▶ _Task directions_
Copy each entry below without any change.

•••

==> config.mk <==
export PLATFORM = sky130hd
export DESIGN_NAME = dbg_cmd_initiator
export DESIGN_NICKNAME = d
export VERILOG_FILES = /design/src/rtl/dbg_cmd_initiator.sv
export SDC_FILE = /design/constraint.sdc
export NUM_CORES = 1
export LEC_CHECK = 0
export CORE_MARGIN = 2
export CORE_UTILIZATION = 51
export CTS_CLUSTER_SIZE = 24
export DETAILED_ROUTE_END_ITERATION = 16
export PLACE_DENSITY = 0.78
export REMOVE_ABC_BUFFERS = 1
export SKIP_CTS_REPAIR_TIMING = 1
export SLEW_MARGIN = 5
export SYNTH_ARGS = -nofsm -noshare
export SYNTH_HDL_FRONTEND = slang
export SYNTH_SLANG_ARGS = --single-unit
==> constraint.sdc <==
create_clock -name clk -period 2.8 [get_ports clk]
set_input_delay 0.84 -clock clk [delete_from_list [all_inputs] [get_ports clk]]
set_output_delay 0.84 -clock clk [all_outputs]
set_load 0.01 [all_outputs]
**config.mk**
```make
export PLATFORM = sky130hd
export DESIGN_NAME = event_run_sequencer_flat
export DESIGN_NICKNAME = d
export VERILOG_FILES = /design/src/rtl/event_ctrl_pkg.sv /design/src/rtl/event_run_sequencer_if.sv /design/src/rtl/sat_accumulator.sv /design/src/rtl/event_run_sequencer.sv /design/src/flat_wrapper.sv
export SDC_FILE = /design/constraint.sdc
export NUM_CORES = 1
export LEC_CHECK = 0
export ABC_AREA = 1
export CAP_MARGIN = 20
export CORE_MARGIN = 2
export CORE_UTILIZATION = 40
export CTS_CLUSTER_SIZE = 28
export DETAILED_ROUTE_END_ITERATION = 12
export PLACE_DENSITY = 0.63
export SLEW_MARGIN = 5
export SYNTH_ARGS = -nofsm -noshare
export SYNTH_HDL_FRONTEND = slang
export SYNTH_SLANG_ARGS = --single-unit
```
**constraint.sdc**
```tcl
create_clock -name Clk -period 7.4 [get_ports Clk]
set_input_delay 1.48 -clock Clk [delete_from_list [all_inputs] [get_ports Clk]]
set_output_delay 1.48 -clock Clk [all_outputs]
set_load 0.005 [all_outputs]
```
## src/rtl/exc_ctrl.sv

```systemverilog
// Exception/interrupt request controller: qualifies retiring traps and the
// external interrupt against CP0 Status and sequences CP0's exception inputs.
module exc_ctrl #(
    parameter logic [4:0] CAUSE_INT     = 5'd0,
    parameter logic [4:0] CAUSE_SYSCALL = 5'd8,
    parameter logic [4:0] CAUSE_BREAK   = 5'd9,
    parameter logic [4:0] CAUSE_TEQ     = 5'd13,
    parameter int         SYNC_STAGES   = 2
) (
    input  logic        clk,
    input  logic        rst,
    input  logic        inst_valid,
    input  logic [31:0] cur_pc,
    input  logic        is_syscall,
    input  logic        is_break,
    input  logic        is_teq,
    input  logic        teq_equal,
    input  logic        is_eret,
    input  logic        ext_irq,
    input  logic        irq_clr,
    input  logic [31:0] status,
    output logic        exception,
    output logic [4:0]  cause,
    output logic [31:0] epc,
    output logic        eret,
    output logic        hold_pc,
    output logic        pc_redirect,
    output logic        irq_pending
);

    typedef enum logic [1:0] {IDLE, RAISE, REDIRECT, ERET} state_t;

    state_t state, next;

    logic [SYNC_STAGES-1:0] sync_q;
    logic        sync_prev;
    logic        pend_q;
    logic        int_q;
    logic [4:0]  cause_q;
    logic [31:0] epc_q;

    logic sys_t, brk_t, teq_t, int_t, eret_t, trap;
    logic irq_rise, hold;
    logic [4:0] new_cause;

    assign sys_t  = inst_valid & is_syscall & status[0] & status[1];
    assign brk_t  = inst_valid & is_break & status[0] & status[2];
    assign teq_t  = inst_valid & is_teq & teq_equal & status[0] & status[3];
    assign int_t  = inst_valid & pend_q & status[0] & status[4];
    assign eret_t = inst_valid & is_eret;
    assign trap   = sys_t | brk_t | teq_t | int_t;

    assign irq_rise = sync_q[SYNC_STAGES-1] & ~sync_prev;

    always_comb begin
        next      = state;
        hold      = 1'b0;
        exception = 1'b0;
        eret      = 1'b0;
        pc_redirect = 1'b0;
        new_cause = CAUSE_INT;
        if (sys_t)      new_cause = CAUSE_SYSCALL;
        else if (brk_t) new_cause = CAUSE_BREAK;
        else if (teq_t) new_cause = CAUSE_TEQ;
        unique case (state)
            IDLE: begin
                hold = eret_t | trap;
                if (eret_t)    next = ERET;
                else if (trap) next = RAISE;
            end
            RAISE: begin
                exception = 1'b1;
                hold      = 1'b1;
                next      = REDIRECT;
            end
            REDIRECT: begin
                pc_redirect = 1'b1;
                next        = IDLE;
            end
            ERET: begin
                eret        = 1'b1;
                pc_redirect = 1'b1;
                next        = IDLE;
            end
            default: next = IDLE;
        endcase
    end

    always_ff @(posedge clk) begin
        if (rst) begin
            state     <= IDLE;
            sync_q    <= '0;
            sync_prev <= 1'b0;
            pend_q    <= 1'b0;
            int_q     <= 1'b0;
            cause_q   <= '0;
            epc_q     <= '0;
        end else begin
            state     <= next;
            sync_q    <= {sync_q[SYNC_STAGES-2:0], ext_irq};
            sync_prev <= sync_q[SYNC_STAGES-1];
            // A new rising edge outranks any clear in the same cycle
            if (irq_rise)
                pend_q <= 1'b1;
            else if ((state == IDLE && irq_clr) || (state == RAISE && int_q))
                pend_q <= 1'b0;
            if (state == IDLE && !eret_t && trap) begin
                cause_q <= new_cause;
                epc_q   <= cur_pc;
                int_q   <= ~(sys_t | brk_t | teq_t);
            end
        end
    end

    assign hold_pc     = hold & ~rst;
    assign cause       = cause_q;
    assign epc         = epc_q;
    assign irq_pending = pend_q;

endmodule
```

•••

▶ _Response to the task_
==> config.mk <==
export PLATFORM = sky130hd
export DESIGN_NAME = dbg_cmd_initiator
export DESIGN_NICKNAME = d
export VERILOG_FILES = /design/src/rtl/dbg_cmd_initiator.sv
export SDC_FILE = /design/constraint.sdc
export NUM_CORES = 1
export LEC_CHECK = 0
export CORE_MARGIN = 2
export CORE_UTILIZATION = 51
export CTS_CLUSTER_SIZE = 24
export DETAILED_ROUTE_END_ITERATION = 16
export PLACE_DENSITY = 0.78
export REMOVE_ABC_BUFFERS = 1
export SKIP_CTS_REPAIR_TIMING = 1
export SLEW_MARGIN = 5
export SYNTH_ARGS = -nofsm -noshare
export SYNTH_HDL_FRONTEND = slang
export SYNTH_SLANG_ARGS = --single-unit
==> constraint.sdc <==
create_clock -name clk -period 2.8 [get_ports clk]
set_input_delay 0.84 -clock clk [delete_from_list [all_inputs] [get_ports clk]]
set_output_delay 0.84 -clock clk [all_outputs]
set_load 0.01 [all_outputs]
**config.mk**
```make
export PLATFORM = sky130hd
export DESIGN_NAME = event_run_sequencer_flat
export DESIGN_NICKNAME = d
export VERILOG_FILES = /design/src/rtl/event_ctrl_pkg.sv /design/src/rtl/event_run_sequencer_if.sv /design/src/rtl/sat_accumulator.sv /design/src/rtl/event_run_sequencer.sv /design/src/flat_wrapper.sv
export SDC_FILE = /design/constraint.sdc
export NUM_CORES = 1
export LEC_CHECK = 0
export ABC_AREA = 1
export CAP_MARGIN = 20
export CORE_MARGIN = 2
export CORE_UTILIZATION = 40
export CTS_CLUSTER_SIZE = 28
export DETAILED_ROUTE_END_ITERATION = 12
export PLACE_DENSITY = 0.63
export SLEW_MARGIN = 5
export SYNTH_ARGS = -nofsm -noshare
export SYNTH_HDL_FRONTEND = slang
export SYNTH_SLANG_ARGS = --single-unit
```
**constraint.sdc**
```tcl
create_clock -name Clk -period 7.4 [get_ports Clk]
set_input_delay 1.48 -clock Clk [delete_from_list [all_inputs] [get_ports Clk]]
set_output_delay 1.48 -clock Clk [all_outputs]
set_load 0.005 [all_outputs]
```
## src/rtl/exc_ctrl.sv

```systemverilog
// Exception/interrupt request controller: qualifies retiring traps and the
// external interrupt against CP0 Status and sequences CP0's exception inputs.
module exc_ctrl #(
    parameter logic [4:0] CAUSE_INT     = 5'd0,
    parameter logic [4:0] CAUSE_SYSCALL = 5'd8,
    parameter logic [4:0] CAUSE_BREAK   = 5'd9,
    parameter logic [4:0] CAUSE_TEQ     = 5'd13,
    parameter int         SYNC_STAGES   = 2
) (
    input  logic        clk,
    input  logic        rst,
    input  logic        inst_valid,
    input  logic [31:0] cur_pc,
    input  logic        is_syscall,
    input  logic        is_break,
    input  logic        is_teq,
    input  logic        teq_equal,
    input  logic        is_eret,
    input  logic        ext_irq,
    input  logic        irq_clr,
    input  logic [31:0] status,
    output logic        exception,
    output logic [4:0]  cause,
    output logic [31:0] epc,
    output logic        eret,
    output logic        hold_pc,
    output logic        pc_redirect,
    output logic        irq_pending
);

    typedef enum logic [1:0] {IDLE, RAISE, REDIRECT, ERET} state_t;

    state_t state, next;

    logic [SYNC_STAGES-1:0] sync_q;
    logic        sync_prev;
    logic        pend_q;
    logic        int_q;
    logic [4:0]  cause_q;
    logic [31:0] epc_q;

    logic sys_t, brk_t, teq_t, int_t, eret_t, trap;
    logic irq_rise, hold;
    logic [4:0] new_cause;

    assign sys_t  = inst_valid & is_syscall & status[0] & status[1];
    assign brk_t  = inst_valid & is_break & status[0] & status[2];
    assign teq_t  = inst_valid & is_teq & teq_equal & status[0] & status[3];
    assign int_t  = inst_valid & pend_q & status[0] & status[4];
    assign eret_t = inst_valid & is_eret;
    assign trap   = sys_t | brk_t | teq_t | int_t;

    assign irq_rise = sync_q[SYNC_STAGES-1] & ~sync_prev;

    always_comb begin
        next      = state;
        hold      = 1'b0;
        exception = 1'b0;
        eret      = 1'b0;
        pc_redirect = 1'b0;
        new_cause = CAUSE_INT;
        if (sys_t)      new_cause = CAUSE_SYSCALL;
        else if (brk_t) new_cause = CAUSE_BREAK;
        else if (teq_t) new_cause = CAUSE_TEQ;
        unique case (state)
            IDLE: begin
                hold = eret_t | trap;
                if (eret_t)    next = ERET;
                else if (trap) next = RAISE;
            end
            RAISE: begin
                exception = 1'b1;
                hold      = 1'b1;
                next      = REDIRECT;
            end
            REDIRECT: begin
                pc_redirect = 1'b1;
                next        = IDLE;
            end
            ERET: begin
                eret        = 1'b1;
                pc_redirect = 1'b1;
                next        = IDLE;
            end
            default: next = IDLE;
        endcase
    end

    always_ff @(posedge clk) begin
        if (rst) begin
            state     <= IDLE;
            sync_q    <= '0;
            sync_prev <= 1'b0;
            pend_q    <= 1'b0;
            int_q     <= 1'b0;
            cause_q   <= '0;
            epc_q     <= '0;
        end else begin
            state     <= next;
            sync_q    <= {sync_q[SYNC_STAGES-2:0], ext_irq};
            sync_prev <= sync_q[SYNC_STAGES-1];
            // A new rising edge outranks any clear in the same cycle
            if (irq_rise)
                pend_q <= 1'b1;
            else if ((state == IDLE && irq_clr) || (state == RAISE && int_q))
                pend_q <= 1'b0;
            if (state == IDLE && !eret_t && trap) begin
                cause_q <= new_cause;
                epc_q   <= cur_pc;
                int_q   <= ~(sys_t | brk_t | teq_t);
            end
        end
    end

    assign hold_pc     = hold & ~rst;
    assign cause       = cause_q;
    assign epc         = epc_q;
    assign irq_pending = pend_q;

endmodule
```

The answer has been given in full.